Peki, belirsizliğin tek suçlusu seçim sonuçları mı? Tabii ki hayır!
Başbakan Davutoğlu seçim sonrası balkona çıkmış, hâlâ kendini mitingde sanıyor. İnsanları kendinden iyice soğutan mesajlar veriyor. Din teması üzerinden prim yapmaya çalışıyor. Önce yenilgiyi hazmetmesi gerekiyor ki, doğru dürüst durum tespiti yapabilsin.
PARTİLERİN DERDİ NE?
MHP, koalisyon ortağı değil ana muhalefet oluruz diyor. Neredeyse lafı koalisyon için “kapımızı bile çalmayın” a getiriyor. Hazır eline böyle bir fırsat geçmiş neden bunu düşünmeyi bile ret ediyor? Otur önce bir teklifleri dinle, pazarlığını yap, olmazsa yoluna devam et değil mi ama?
Hele HDP; “Erdoğan’ı başkan yaptırmayacağım” dedi. Bu vaadiyle fazladan 3-4 puan aldı. Buraya kadar tamam... HDP’nin amacı çözüm sürecini sonuca ulaştırmak değil mi? Onun için de fırsat eline geçti işte... O da koalisyona uzak mesajlar veriyor. Yine Erdoğan’ı başkan yaptırma ama süreci de çözüme ulaştır. Derdi ne acaba?
CHP oylarını HDP’ye kaptırmış olmaktan memnun, zafer ilan ediyor. Hadi HDP’ye kaptırdığın 3 puanı da geri aldın diyelim. Kaç ediyor? Yüzde 28... Yine kurtarmıyor!
ERKEN SEÇİM OLUR MU?
Peki, erken seçim opsiyon mu? Masa üzerinde evet! Yararı olur mu? Sanmıyorum. Türkiye’de öyle bir enerji var mı? Partilerde yeni seçim için kaynak var mı? Tablo aynı çıkarsa ne olacak?
Ya Cumhurbaşkanı Erdoğan?
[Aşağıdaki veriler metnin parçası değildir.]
## exp/ember
## atomik_top_parallel
module atomik_top_parallel #(
    parameter integer SYS_CLK_HZ = 94_500_000,
    parameter integer BAUD_RATE  = 115200,
    parameter integer N_BANKS    = 4
)(
    input  wire       sys_clk,
    input  wire       sys_rst_n,
    input  wire       uart_rx,
    output wire       uart_tx,
    output wire [5:0] led
);
For scale: roughly 4,600 cells after synthesis, roughly 740 flip-flops, about 10 I/O pins, ~37,000 um^2 of cells after synthesis.
export LEC_CHECK = 0
export ABC_AREA = 1
export CAP_MARGIN = 15
export CORE_MARGIN = 2
export CORE_UTILIZATION = 72
export CTS_CLUSTER_SIZE = 97
export HOLD_SLACK_MARGIN = 0.29
export PLACE_DENSITY = 0.35
export SETUP_SLACK_MARGIN = 0.78
export SLEW_MARGIN = 20
create_clock -name core_clock -period 3.27 [get_ports {sys_clk}]
run.sh (not shown) runs the stock make flow with config.mk's settings and CLKGATE_MAP_FILE=.
Edits applied to the flow inputs when going from exp/ember to exp/tundra:
--- a/flow/config.mk
+++ b/flow/config.mk
@@ -8,9 +8,11 @@
 export ABC_AREA = 1
-export CAP_MARGIN = 15
+export CAP_MARGIN = 0
+export CELL_PAD_IN_SITES_DETAIL_PLACEMENT = 0
 export CORE_MARGIN = 2
 export CORE_UTILIZATION = 72
-export CTS_CLUSTER_SIZE = 97
-export HOLD_SLACK_MARGIN = 0.29
-export PLACE_DENSITY = 0.35
-export SETUP_SLACK_MARGIN = 0.78
+export CTS_CLUSTER_DIAMETER = 27
+export CTS_CLUSTER_SIZE = 29
+export GPL_ROUTABILITY_DRIVEN = 1
+export PLACE_DENSITY_LB_ADDON = 0.2
+export SETUP_SLACK_MARGIN = 0.77
 export SLEW_MARGIN = 20
==> flow/constraint.sdc <==
create_clock -name core_clock -period 3.19 [get_ports {sys_clk}]
set_input_delay 0.6380 -clock core_clock [delete_from_list [all_inputs] [get_ports {sys_clk}]]
set_output_delay 0.6380 -clock core_clock [all_outputs]
set_load 0.01 [all_outputs]
Notes after the runs:
Although exp/tundra finished all stages, its layout failed final checks on negative setup slack. Taking exp/ember as the reference point, the cell internal power dissipation of exp/tundra rises by 0.0062 W. The lower wire length on met1 of exp/ember and exp/tundra is in exp/ember. exp/ember → exp/tundra: number of DRC violations after detailed routing held, worst path setup slack after routing shrank by 0.32 ns. Max final cell count across exp/ember and exp/tundra: exp/tundra. exp/tundra vs exp/ember — utilization rose 6.6 points. Run comparison: exp/tundra type of the most critical hold path input port to flip-flop; exp/ember type of the most critical hold path flip-flop to flip-flop. Between exp/ember and exp/tundra, the power consumption is higher for exp/tundra. Comparing exp/tundra against exp/ember, there is no change at all in total of flip-flops plus latches after synthesis.
Edits applied to the flow inputs when going from exp/tundra to exp/onyx:
--- a/flow/config.mk
+++ b/flow/config.mk
@@ -7,12 +7,10 @@
 export LEC_CHECK = 0
-export ABC_AREA = 1
-export CAP_MARGIN = 0
+export CAP_MARGIN = 35
 export CELL_PAD_IN_SITES_DETAIL_PLACEMENT = 0
 export CORE_MARGIN = 2
-export CORE_UTILIZATION = 72
-export CTS_CLUSTER_DIAMETER = 27
+export CORE_UTILIZATION = 61
+export CTS_CLUSTER_DIAMETER = 266
 export CTS_CLUSTER_SIZE = 29
 export GPL_ROUTABILITY_DRIVEN = 1
-export PLACE_DENSITY_LB_ADDON = 0.2
-export SETUP_SLACK_MARGIN = 0.77
+export SETUP_SLACK_MARGIN = -0.38
 export SLEW_MARGIN = 20
==> flow/constraint.sdc <==
create_clock -name core_clock -period 5.84 [get_ports {sys_clk}]
set_input_delay 1.1680 -clock core_clock [delete_from_list [all_inputs] [get_ports {sys_clk}]]
set_output_delay 1.1680 -clock core_clock [all_outputs]
set_load 0.01 [all_outputs]
## What came out
exp/onyx went all the way through the flow, and no timing, DRC or antenna check failed.
exp/tundra finished all stages; layout check result: FAIL, due to negative setup slack.
[diff] cell leakage power, exp/onyx relative to exp/tundra: improvement
Re clock distribution area overhead in the final layout: exp/onyx is 10 points down on exp/tundra.
exp/onyx vs. exp/tundra: count of clock-buffer cells in the layout has decreased, number of fillers in the final layout has increased.
The run showing the greater fraction of the mapped netlist area in compound gates is exp/onyx.
Diff exp/tundra -> exp/onyx: largest vdd supply drop went down; amount of wire on met2 after detailed routing went down; growth of design area from synthesis to finish went down; deepest level of the CTS H-tree went down.
On exp/onyx: clock group share of total power is 32 points lower than what exp/tundra gave.
Min multi-input logic area across exp/tundra and exp/onyx: exp/onyx

---

## ember
Starting RTL as in the previous note.
export LEC_CHECK = 0
export CAP_MARGIN = 0
export CELL_PAD_IN_SITES_DETAIL_PLACEMENT = 2
export CELL_PAD_IN_SITES_GLOBAL_PLACEMENT = 1
export CORE_MARGIN = 2
export CORE_UTILIZATION = 19
export CTS_CLUSTER_DIAMETER = 121
export GPL_ROUTABILITY_DRIVEN = 1
export GPL_TIMING_DRIVEN = 0
export HOLD_SLACK_MARGIN = -0.04
export MAX_ROUTING_LAYER = met4
export MIN_ROUTING_LAYER = met2
export PLACE_DENSITY_LB_ADDON = 0.27
export SLEW_MARGIN = 20
export TNS_END_PERCENT = 65
create_clock -name core_clock -period 4.53 [get_ports {sys_clk}]
ember finished end to end and its layout was clean on timing, DRC and antenna.
Setup changes, ember to quartz
- a deleted HOLD_SLACK_MARGIN that had been -0.04
- a deleted CELL_PAD_IN_SITES_GLOBAL_PLACEMENT that had been 1
- a change of CORE_UTILIZATION from 19 to 70
- a deleted GPL_TIMING_DRIVEN that had been 0
- a deleted GPL_ROUTABILITY_DRIVEN that had been 1
- a deleted TNS_END_PERCENT that had been 65
- a change of CAP_MARGIN from 0 to 20
- an added SETUP_SLACK_MARGIN of 0.8
- a deleted MAX_ROUTING_LAYER that had been met4
- a deleted CTS_CLUSTER_DIAMETER that had been 121
- a deleted CELL_PAD_IN_SITES_DETAIL_PLACEMENT that had been 2
- a deleted MIN_ROUTING_LAYER that had been met2
- a deleted PLACE_DENSITY_LB_ADDON that had been 0.27
- a change of the clock period (ns, I/O delays scaled along) from 4.53 to 3.17
## What came out
- quartz finished all stages; layout check result: FAIL, due to negative setup slack.
- Register-to-register setup slack down 160 ps in quartz wrt ember
- In the reports for quartz and ember, the smaller longest individual stage delay on the worst path belongs to quartz.
- Delta (quartz minus ember): standard cell core area shrank by about 70%; initial core utilization went up 52 points; area growth from synthesis to layout fell by 7.5 points; peak ir drop on the vdd network now sits higher; number of cells on the critical path has increased.
- Summary of quartz over ember: worst clock skew on the final layout decreased by 11 ps relative to the old numbers; worst endpoint data arrival time decreased by 870 ps relative to the old numbers; summed negative setup slack over all endpoints decreased by 170 ps relative to the old numbers; least setup slack across all paths after layout decreased by 220 ps relative to the old numbers.
Modified inputs, delta compared to quartz
- CTS_CLUSTER_SIZE: unset -> 29
- GPL_ROUTABILITY_DRIVEN: unset -> 1
- CELL_PAD_IN_SITES_DETAIL_PLACEMENT: unset -> 0
- CORE_UTILIZATION: 70 -> 50
- CTS_CLUSTER_DIAMETER: unset -> 33
- SETUP_SLACK_MARGIN: 0.8 -> 0.77
- the clock period (ns, I/O delays scaled along): 3.17 -> 5.81
[summary]
Summary: with quartz as the reference, sum of met3 wire segment lengths after detailed routing in delta moved down by more than a quarter. Count of clock-buffer cells in the layout: delta vs quartz up about 50%. Max final period utilization across quartz and delta: quartz. Every stage of the flow completed for delta, and the final layout passed the timing, design-rule and antenna checks.

---

atomik_top_parallel again, from the RTL that the note above started with.
export LEC_CHECK = 0
export CAP_MARGIN = 20
export CORE_MARGIN = 2
export CORE_UTILIZATION = 40
export PLACE_DENSITY = 0.6
export SLEW_MARGIN = 20
create_clock -name core_clock -period 4.36 [get_ports {sys_clk}]
Next try:
CORE_UTILIZATION = 64   (was 40)
PLACE_DENSITY = unset   (was 0.6)
clock period = 5.12 ns   (was 4.36 ns; I/O delays follow)
The changed run ran to the end with no violations.
Routed wire length came out higher by 0.73%.
Non-clock buffer count goes down by 1.
Area after synthesis is unchanged.
Core utilization climbs by 26 points.
Global-route usage rose by 13 points.
Final area came out lower by about 1.5%.
First-iteration DRC count climbs by about 27%.
Worst setup slack improved by 0.27 ns.
Power came out lower by about 15%.
Hold slack got worse by 0.016 ns.
Via count grows by 4.2%.
Next try:
ABC_AREA = 1   (was unset)
CORE_UTILIZATION = 72   (was 64)
CTS_CLUSTER_SIZE = 80   (was unset)
SETUP_SLACK_MARGIN = 0.8   (was unset)
clock period = 3.17 ns   (was 5.12 ns; I/O delays follow)
Result:
- via count rises by a quarter to a third
- count of clock-buffer cells in the layout increases by 13
- wire length went up by a few percent
- synthesized area rose by a little under a tenth
- worst setup slack loses 0.22 ns
- final area came out higher by roughly a tenth
- clock skew is about the same
Next try:
CTS_CLUSTER_DIAMETER = 29   (was unset)
PLACE_DENSITY = 0.36   (was unset)
Via count climbs by a few percent.
Synthesized cell count stays the same.
Core utilization increases by 5.4 points.
Hold slack improved by 0.013 ns.
Register-to-register slack is worse by 0.17 ns.
Setup slack is worse by 0.078 ns.
Flip-flop count is unchanged.
Synthesized area is unchanged.
Next try:
CAP_MARGIN = 0   (was 20)
CELL_PAD_IN_SITES_DETAIL_PLACEMENT = 0   (was unset)
CORE_ASPECT_RATIO = 0.88   (was unset)
CTS_CLUSTER_DIAMETER = 27   (was 29)
CTS_CLUSTER_SIZE = 29   (was 80)
GPL_ROUTABILITY_DRIVEN = 1   (was unset)
PLACE_DENSITY = unset   (was 0.36)
PLACE_DENSITY_LB_ADDON = 0.2   (was unset)
SETUP_SLACK_MARGIN = 0.77   (was 0.8)
SLEW_MARGIN = 40   (was 20)
What happened: With this change the flow finished but fails on negative setup slack. Setup slack degrades by 0.25 ns. Wire length climbs by 7.4%. Sequential share of layout area drops by 0.18 points. Cell count stays flat.

---

Setup of run A:
Starting RTL as in the previous note.
Settings: LEC_CHECK=0, CAP_MARGIN=40, CELL_PAD_IN_SITES_DETAIL_PLACEMENT=2, CORE_MARGIN=2, CORE_UTILIZATION=32, GPL_TIMING_DRIVEN=0, MAX_ROUTING_LAYER=met4, PLACE_DENSITY=0.6, SETUP_SLACK_MARGIN=-0.21, SLEW_MARGIN=20; clock period 10.2 ns.
Run A: all stages complete, timing, DRC and antenna checks passed
Here is what was changed in the inputs of run B compared with run A.
# run A
export LEC_CHECK = 0
export CAP_MARGIN = 40
export CELL_PAD_IN_SITES_DETAIL_PLACEMENT = 2
export CORE_MARGIN = 2
export CORE_UTILIZATION = 32
export GPL_TIMING_DRIVEN = 0
export MAX_ROUTING_LAYER = met4
export PLACE_DENSITY = 0.6
export SETUP_SLACK_MARGIN = -0.21
export SLEW_MARGIN = 20
create_clock -name core_clock -period 10.2 [get_ports {sys_clk}]
# run B
export LEC_CHECK = 0
export CAP_MARGIN = 20
export CORE_MARGIN = 2
export CORE_UTILIZATION = 40
export PLACE_DENSITY = 0.6
export SLEW_MARGIN = 20
create_clock -name core_clock -period 5.71 [get_ports {sys_clk}]
Results
Run B has completed all stages; timing, DRC and antenna checks passed. Per the comparison of run B with run A, vertical die dimension moved down; wire length went down 65,000 um; share of total power in combinational logic saw little to no change. Global-route usage in run B vs run A: down 8.4 points. On run B: wire length per cell after detailed routing is about 37% lower than what run A gave. Run B ended up with a lower cell area after placement than run A did. Looking at pre-CTS setup slack, run B sits 3.26 ns below run A. From run A to run B the numbers moved as follows: ratio of routed vias to standard cells lost 8.9%, tally of filler cells in the layout lost about 30%, number of iterations in the first detailed-routing pass picked up an extra 1, signed area change from the synthesized netlist to the final layout lost 3.9 points.
Input changes introduced in run C (baseline for comparison: run B):
# run B
export LEC_CHECK = 0
export CAP_MARGIN = 20
export CORE_MARGIN = 2
export CORE_UTILIZATION = 40
export PLACE_DENSITY = 0.6
export SLEW_MARGIN = 20
create_clock -name core_clock -period 5.71 [get_ports {sys_clk}]
# run C
export LEC_CHECK = 0
export ABC_AREA = 1
export CAP_MARGIN = 20
export CORE_MARGIN = 2
export CORE_UTILIZATION = 72
export CTS_CLUSTER_SIZE = 80
export SETUP_SLACK_MARGIN = 0.82
export SLEW_MARGIN = 20
create_clock -name core_clock -period 3.17 [get_ports {sys_clk}]
## What came out
Run C: done, clean on timing, DRC and antenna. Power delta for run C relative to run B: about 70% higher. Density: run C denser than run B. Comparing run C and run B, the higher insertion delay of the later-clocked pin in the worst-skew pair was measured on run B.
No activity file was given, so power comes from the tool's default toggle rates.
==> flow/run.sh <==
#!/bin/bash
# the make line also repeats each setting of config.mk as NAME=value (left out here)
make -C /OpenROAD-flow-scripts/flow DESIGN_CONFIG=/design/flow/config.mk WORK_HOME=/design/flow/orfs CLKGATE_MAP_FILE= finish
O nasıl davranacak? İşin açıkçası kendisi halen Türkiye’nin en önemli siyasi aktörü... Gücü göz ardı edilemez. Ancak Türkiye’yi kendisinin bir çıkmazın içerisine soktuğu da yadsınamaz.
Koalisyon, uzlaşmadır. Demokrasi uzlaşmadır. Siyasette kapı kapatılmaz. Önce siyaset yapmayı öğrenin diyeceğim ama bizde kimse burnundan kıl aldırmıyor. Konuşmuyorlar bile...
REDDİ MİRAS
İşin bir başka boyutu daha var. Ne yaparsanız yapın sonbaharda başlamak üzere dünyada küresel likidite daralmaya başlayacak. Bu süreç yaklaşık üç yıl sürecek. Türkiye ekonomisi acı çekecek, zor günler yaşayacak. AKP’nin mirası işte!
Haliyle yönetime talip olanlar isteseler de istemeseler de bu mirasın faturasını fazlasıyla ödeyecekler. Belki de bundan korkuyorlar.
Demem o ki; Türkiye yaz aylarını kapsayacak bir belirsizlik ve belki de çok uzun sürecek bir istikrarsızlık dönemine girdi. Zaten girecekti. Bunu da yaşamamız gerekiyordu.